飼い主が不在になってしまった老犬介護の記録

平成二十年四月十九日~四月二十五日



【六十四日目】 平成二十年四月十九日(土曜日)

   午前五時半、最後の作業が終わり「チー君」宅に。入り口に背を向け寝ていましたが声を掛けると、「むくり」と頭をあげ顔を向けます。いぶかしそうな眼をむけ、凝視しています。「チー君」の直ぐ前に顔を出すと眼差しが柔和になります。チ-ズ、ささ身、砂肝の順で与えますが、チーズの包装紙を剥いている最中、舌なめずりをしながら頭が更に上を向きます。その動作が可愛いのです。

  最後に牛乳を器に入れると、パックから注がれている牛乳を空中で飲むのです。タイムリミットが近づいている事も事実ですが、夜明けで薄明かりの中、時間が止まって感じます。

  母から「ホテルに行ってもいいですか」と言う電話です。三十分後、到着しました。刺身を切っている間にご飯と煮物を母が好きに器に取り、勝手に持っていきます。急いで刺身を追加します。おいしそうに食べる姿がだんだん幼稚に見えます。話をすると私の言葉をオ-ム返しで話します。食後、マッサージ、スクワット二十五回をやり終え、メガネを洗浄し、「素通しだ」と言い、何時もどおりです。今日は、母に宿題を出したのです。「イカの塩辛が食べたい」と言ったら、食事中ずーっと考えながら食べていました。

  午後、妻と二人、ラーメンを食べに出かけました。妻は時々の食事や買い物が唯一の息抜きなのです。食後、ケーキを買って帰り際に「雄作にもあげたら」、と言うと、上げるかどうかは私の判断で決めるから先に言わないで、と言われてしまい、苦笑いしました。午後三時半、ホームセンターに行き、ささ身と砂肝を買い「チー君」宅に向かいました。曇り空ですが、気温は寒くはないので、すのこを洗浄し、すのこの下に引いているシートを見るとオシッコをあふれんばかりに吸着しています。「チー君」を玄関先に引き出し、下半身の部分に水を掛けると、びっくりして下半身を引きずりながら逃げようとしました。その時、嫌な観たくない部分が見えたのです。「床ずれ」からくる「褥痩」です。傷口が腐ってくる症状で、医学では完治できない症状なのです。

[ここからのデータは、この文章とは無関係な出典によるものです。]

What follows belongs to an exercise in optimizing a design on an open flow for small area, a short achievable clock period and few clock cycles per item; a production flow would make more cautious choices. No functional check of the RTL was part of this run. Power is estimated from default activity; no workload was simulated.

==> design.v <==
`timescale 1ns/1ps
package alu_pkg;
	localparam int DATA_W = 32;
	typedef logic [DATA_W-1:0] word_t;
	localparam int SHAMT_W = 5;
	typedef logic [SHAMT_W-1:0] shamt_t;
	typedef enum logic [3:0] {
		OP_ADD  = 4'd0,
		OP_SUB  = 4'd1,
		OP_MUL  = 4'd2,
		OP_AND  = 4'd3,
		OP_OR   = 4'd4,
		OP_XOR  = 4'd5,
		OP_SHL  = 4'd6,
		OP_LSHR = 4'd7,
		OP_ASHR = 4'd8,
		OP_EQ   = 4'd9,
		OP_NE   = 4'd10,
		OP_ULT  = 4'd11,
		OP_ULE  = 4'd12,
		OP_SLT  = 4'd13,
		OP_SLE  = 4'd14
	} alu_op_t;
	localparam int MUL_STAGES_DEF = 4;
endpackage
Source: an optimization exercise on an open RTL-to-GDS flow (aim: small area, a short achievable clock period and few clock cycles per item). Production flows keep margins and buffers that such runs may drop.
The RTL was checked by simulation tests, not by an equivalence proof against the original design.

## flow/design.v (module list and top-level ports; edited modules follow where they fit)
// module window_fetch: 39 lines
// module conv_fa: 10 lines
// module conv_mac_k0: 293 lines
// module conv_mac_k1: 291 lines
// module max_pool: 26 lines
// module layer_ctrl: 120 lines
// module conv_top: 71 lines
module conv_top
#(
    parameter int IMG_BITS = 6    
) (
    input  wire               clk,
    input  wire               rst,
    input  wire               ready,
    input  conv_pkg::pix_t         idata,
    input  conv_pkg::pix_t         cdata_rd,
    output logic              busy,
    output logic              cwr,
    output logic              crd,
    output logic [conv_pkg::ADDR_W-1:0] iaddr,
    output logic [conv_pkg::ADDR_W-1:0] caddr_wr,
    output logic [conv_pkg::ADDR_W-1:0] caddr_rd,
    output conv_pkg::pix_t              cdata_wr,
    output logic [2:0]        csel
);
  // ...
==> flow/flow/run.sh <==
#!/bin/bash
# The standard layout (the standard.sh, unchanged synthesis and steps),
# with ORFS's repair_timing asked to reach a setup slack of 8.8 ns.
# The SDC and clock period are the standard flow's own.
set -euo pipefail
bash standard.sh SETUP_SLACK_MARGIN=8.8 finish > standard_run.log 2>&1
==> flow/standard.sh <==
#!/bin/bash
# synth_recipe.tcl (not shown) runs the flow's synth.tcl, then flattens the netlist and writes it again
# the make line also repeats each setting of config.mk as NAME=value (left out here)
make -C /OpenROAD-flow-scripts/flow DESIGN_CONFIG=/design/flow/config.mk WORK_HOME=/design/flow/orfs CLKGATE_MAP_FILE= SYNTH_SCRIPT=/design/flow/synth_recipe.tcl "${@:-finish}"
==> flow/config.mk <==
export PLATFORM = sky130hd
export DESIGN_NAME = conv_top
export DESIGN_NICKNAME = conv_top
export VERILOG_FILES = /design/flow/design.v
export SDC_FILE = /design/flow/constraint.sdc
export NUM_CORES = 4
export LEC_CHECK = 0
export CAP_MARGIN = 20
export CORE_MARGIN = 2
export CORE_UTILIZATION = 55
export CTS_CLUSTER_DIAMETER = 200
export CTS_CLUSTER_SIZE = 20
export SLEW_MARGIN = 20
export SYNTH_HIERARCHICAL = 1
export SYNTH_MINIMUM_KEEP_SIZE = 0
==> flow/constraint.sdc <==
create_clock -name core_clock -period 12.5 [get_ports {clk}]
set_input_delay 2.5000 -clock core_clock [delete_from_list [all_inputs] [get_ports {clk}]]
set_output_delay 2.5000 -clock core_clock [all_outputs]
set_load 0.01 [all_outputs]
==> tab_implementation.tex, run 1 <==
\begin{tabular}{lr}
\hline
Metric & Value \\
\hline
\multicolumn{2}{l}{\textbf{Status}} \\
\quad Result of the run & no timing/DRC/antenna violations \\
\multicolumn{2}{l}{\textbf{Timing}} \\
\quad Final worst setup slack & 8740 ps \\
\quad RSZ-0062 raised after global routing & yes \\
\quad Worst hold margin & roughly 310 ps \\
\quad Relative slew slack & 0.3200 \\
\multicolumn{2}{l}{\textbf{Layout}} \\
\quad Top library cells by usage in the layout, fill and taps aside & sky130\_fd\_sc\_hd\_\_fa\_1 (767), sky130\_fd\_sc\_hd\_\_dfxtp\_1 (560), sky130\_fd\_sc\_hd\_\_inv\_1 (281), sky130\_fd\_sc\_hd\_\_ha\_1 (169), sky130\_fd\_sc\_hd\_\_nor2b\_1 (112) \\
\quad Proportion of cell area occupied by registers & 0.3197 \\
\quad Net count reported at finish & about 4,300 \\
\quad Share of final-layout standard cells stronger than drive strength 1 & 0.1619 \\
\quad Seq. cell area & about 15,000 um\^{}2 \\
\quad Most common library cell in the layout ignoring fill and taps & sky130\_fd\_sc\_hd\_\_fa\_1 \\
\quad Non-clock buffer share & 0.02581 \\
\quad Non-filler cells, final & 4,271 \\
\quad Register with the highest flop count & u\_window\_fetch.s1 \\
\quad Cell area after layout & roughly 47,000 um\^{}2 \\
\multicolumn{2}{l}{\textbf{Setup path}} \\
\quad Worst EP required & about 13,000 ps \\
\quad Critical path class & reg2reg \\
\quad Logic depth of the worst setup path including buffers & 6 \\
\quad Path depth of the worst reg2reg path & 6 \\
\multicolumn{2}{l}{\textbf{Placement}} \\
\quad Placement Cell Area & 44,470 um\^{}2 \\
\multicolumn{2}{l}{\textbf{Clocking}} \\
\quad Insertion delay of the later-clocked pin in the worst-skew pair & 630 ps \\
\quad Cell at the root of the clock tree & sky130\_fd\_sc\_hd\_\_clkbuf\_16 \\
\quad Maximum clock insertion buffer count & 3 \\
\quad TritonCTS sink count & slightly above 700 \\
\quad Clock transition at the registers of the reported paths & approximately 100 ps \\
\multicolumn{2}{l}{\textbf{Die}} \\
\quad Floorplan die area & 80,100 um\^{}2 \\
\multicolumn{2}{l}{\textbf{GRT}} \\
\quad Largest net degree at the start of global routing & 56 \\
\quad Most used routing layer & met2 \\
\multicolumn{2}{l}{\textbf{Detailed routing}} \\
\quad Drt first-iter violations & roughly 1,800 \\
\quad Drt pass-1 iters & 6 \\
\quad Routed len/inst & between 20 and 30 um \\
\quad Routed length on met2 & 55,590 um \\
\quad Detailed-routed wire length on met3 & 5703 um \\
\multicolumn{2}{l}{\textbf{Logic synthesis}} \\
\quad Yosys synthesis warning count & 18 \\
\hline
\end{tabular}
Testbench counts, summed over its fixed seeds: cycles 125,124, images 12.
This is an optimization exercise on Yosys and OpenROAD, whose aim is small area and a short achievable clock period, not a production implementation. RTL that was checked went through simulation tests only; none was proved equivalent to the original.

==> v7 <==
// pipelined_fpu
module pipelined_fpu (
    input  wire logic                      clk,
    input  wire logic                      reset,
    input  wire logic                      start,
    input  wire logic [1:0]                op,         
    input  wire logic [31:0]               a,
    input  wire logic [31:0]               b,
    output logic                           done,
    output logic [31:0]                    result
);
    logic        sa, sb, sbe;
    logic [7:0]  ea, eb;
    logic [22:0] fa, fb;
    logic        az, bz, aff, bff, anan, bnan, ainf, binf;
    logic        is_mul, is_add;
    logic        swap;
    logic [8:0]  dab, dba, dsel;
    logic [7:0]  emax;
    logic [5:0]  d0;
    logic [8:0]  e0;
    logic [22:0] fa0, fb0;
    logic [10:0] neg0;
    logic [11:0] one0, two0;
    logic        sign0, spff0, spzero0, q0, paya0, payb0;
    fp_less #(.W(31)) u_cmp (.x(a[30:0]), .y(b[30:0]), .lt(swap));    
    always_comb begin
        sa  = a[31];
        sb  = b[31];
        ea  = a[30:23];
        eb  = b[30:23];
        fa  = a[22:0];
        fb  = b[22:0];
        az  = (ea == 8'd0);
        bz  = (eb == 8'd0);
        aff = (ea == 8'hff);
        bff = (eb == 8'hff);
        anan = aff & (fa != 23'd0);
        bnan = bff & (fb != 23'd0);
        ainf = aff & (fa == 23'd0);
        binf = bff & (fb == 23'd0);
        is_mul = (op == 2'd2);
        is_add = ~op[1];
        sbe    = sb ^ (op == 2'd1);
        dab   = {1'b0, ea} - {1'b0, eb};
        dba   = {1'b0, eb} - {1'b0, ea};
        dsel  = dab[8] ? dba : dab;                  
        d0    = (dsel[7:6] != 2'd0) ? 6'd63 : dsel[5:0];
        emax  = dab[8] ? eb : ea;
        e0    = is_mul ? ({1'b0, ea} + {1'b0, eb}) : {1'b0, emax};
        fa0   = az ? 23'd0 : fa;                     
        fb0   = bz ? 23'd0 : fb;
        sign0   = is_mul ? (sa ^ sb) : (swap ? sbe : sa);
        spff0   = 1'b0;
        spzero0 = 1'b0;
        q0      = 1'b0;
        paya0   = 1'b0;
        payb0   = 1'b0;
        if (op == 2'd3) begin
            spzero0 = 1'b1;
            sign0   = 1'b0;
        end else if (anan) begin
  ...
==> module fp_less, before the edit <==
module fp_less #(parameter int W = 31) (
    input  wire logic [W-1:0] x,
    input  wire logic [W-1:0] y,
    output logic              lt
);
    localparam int L = $clog2(W);
    localparam int N = 1 << L;
    logic [N-1:0] g [0:L];
    logic [N-1:0] e [0:L];
    always_comb begin
        for (int i = 0; i < N; i++) begin
            if (i < W) begin
                g[0][i] = ~x[i] & y[i];
                e[0][i] = ~(x[i] ^ y[i]);
            end else begin
                g[0][i] = 1'b0;
                e[0][i] = 1'b1;
            end
        end
        for (int l = 1; l <= L; l++) begin
            for (int i = 0; i < N; i++) begin
                if (i < (N >> l)) begin
                    g[l][i] = g[l-1][2*i+1] | (e[l-1][2*i+1] & g[l-1][2*i]);
                    e[l][i] = e[l-1][2*i+1] & e[l-1][2*i];
                end else begin
                    g[l][i] = 1'b0;
                    e[l][i] = 1'b1;
                end
            end
        end
        lt = g[L][0];
    end
endmodule
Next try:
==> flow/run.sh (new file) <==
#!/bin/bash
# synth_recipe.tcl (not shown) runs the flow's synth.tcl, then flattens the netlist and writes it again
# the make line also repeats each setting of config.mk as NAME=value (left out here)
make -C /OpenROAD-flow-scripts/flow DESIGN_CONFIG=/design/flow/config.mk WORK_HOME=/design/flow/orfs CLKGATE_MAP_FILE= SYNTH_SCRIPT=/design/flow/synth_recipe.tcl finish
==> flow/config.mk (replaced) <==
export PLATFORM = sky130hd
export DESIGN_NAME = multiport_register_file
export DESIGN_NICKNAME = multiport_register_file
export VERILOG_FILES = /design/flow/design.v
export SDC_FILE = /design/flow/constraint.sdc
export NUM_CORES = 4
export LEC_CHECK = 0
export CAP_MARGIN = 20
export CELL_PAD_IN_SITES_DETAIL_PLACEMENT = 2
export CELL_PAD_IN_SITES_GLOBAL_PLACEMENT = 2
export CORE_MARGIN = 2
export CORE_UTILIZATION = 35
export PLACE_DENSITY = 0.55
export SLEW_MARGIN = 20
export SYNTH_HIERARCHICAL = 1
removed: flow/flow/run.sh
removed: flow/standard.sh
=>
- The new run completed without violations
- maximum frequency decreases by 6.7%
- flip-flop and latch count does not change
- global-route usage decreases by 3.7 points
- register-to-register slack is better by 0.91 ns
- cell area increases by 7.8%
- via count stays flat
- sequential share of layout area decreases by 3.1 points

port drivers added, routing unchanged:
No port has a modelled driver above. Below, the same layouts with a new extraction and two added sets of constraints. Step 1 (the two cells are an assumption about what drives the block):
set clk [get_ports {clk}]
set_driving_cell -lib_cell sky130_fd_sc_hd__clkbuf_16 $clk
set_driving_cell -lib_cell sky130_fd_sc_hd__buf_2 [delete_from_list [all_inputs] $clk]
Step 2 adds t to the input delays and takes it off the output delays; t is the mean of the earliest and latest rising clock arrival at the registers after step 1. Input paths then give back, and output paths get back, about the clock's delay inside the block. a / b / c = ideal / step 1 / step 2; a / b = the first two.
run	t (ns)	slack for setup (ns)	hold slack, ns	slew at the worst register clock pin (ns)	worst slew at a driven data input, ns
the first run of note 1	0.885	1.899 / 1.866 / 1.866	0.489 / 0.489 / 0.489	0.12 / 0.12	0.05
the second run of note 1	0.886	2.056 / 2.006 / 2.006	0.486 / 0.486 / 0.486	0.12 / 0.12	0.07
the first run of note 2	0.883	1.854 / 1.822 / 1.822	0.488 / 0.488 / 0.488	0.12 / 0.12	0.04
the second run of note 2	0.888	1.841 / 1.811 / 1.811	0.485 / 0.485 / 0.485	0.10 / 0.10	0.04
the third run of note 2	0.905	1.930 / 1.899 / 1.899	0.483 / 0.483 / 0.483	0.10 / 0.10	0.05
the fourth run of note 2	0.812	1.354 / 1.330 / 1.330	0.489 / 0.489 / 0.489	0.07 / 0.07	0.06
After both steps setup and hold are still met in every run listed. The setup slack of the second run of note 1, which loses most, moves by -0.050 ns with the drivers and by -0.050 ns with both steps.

  思っていた通りになってしまいました。体も大きく自分の体重で下半身を圧迫し、おしっこが乾燥しないので、皮膚から腐敗が始まってしまったのです。予防として抗菌剤の「ハローコート」をすのこや散布できる所に噴霧はしていたのですが、肝心の部分は体がかぶさっていて散布が出来ないのです。動かそうとすると怒ります。どうにも治療が出来ないのです。いよいよ獣医を呼び、治療をするしか方法がありません。食事は良く食べますので体力的には落ちてはいません。


【六十五日目】 同四月二十日(日曜日)

   午前五時半、全ての仕事を追終え「チー君」宅に直行しました。表を向いて寝ていたので、声を掛けると直ぐに起きました。チーズ、ささ身、砂肝の順で食べさせ最後に「特製のタレ」が入った牛乳を与えました。「チー君」の所に到着して牛乳がないのに気付き、コンビニエンスストアーに再度牛乳を買いに行き、ついでに今日は沢山あげようと想い一リットル入りを牛乳を買って残すほどの量を与えて帰ってきました。朝六時になってしまい、このまま起きていようと思いました。十一時半には母が来ます。今日は何時もどおり、母とドライブがてらうなぎ屋で食事をしました。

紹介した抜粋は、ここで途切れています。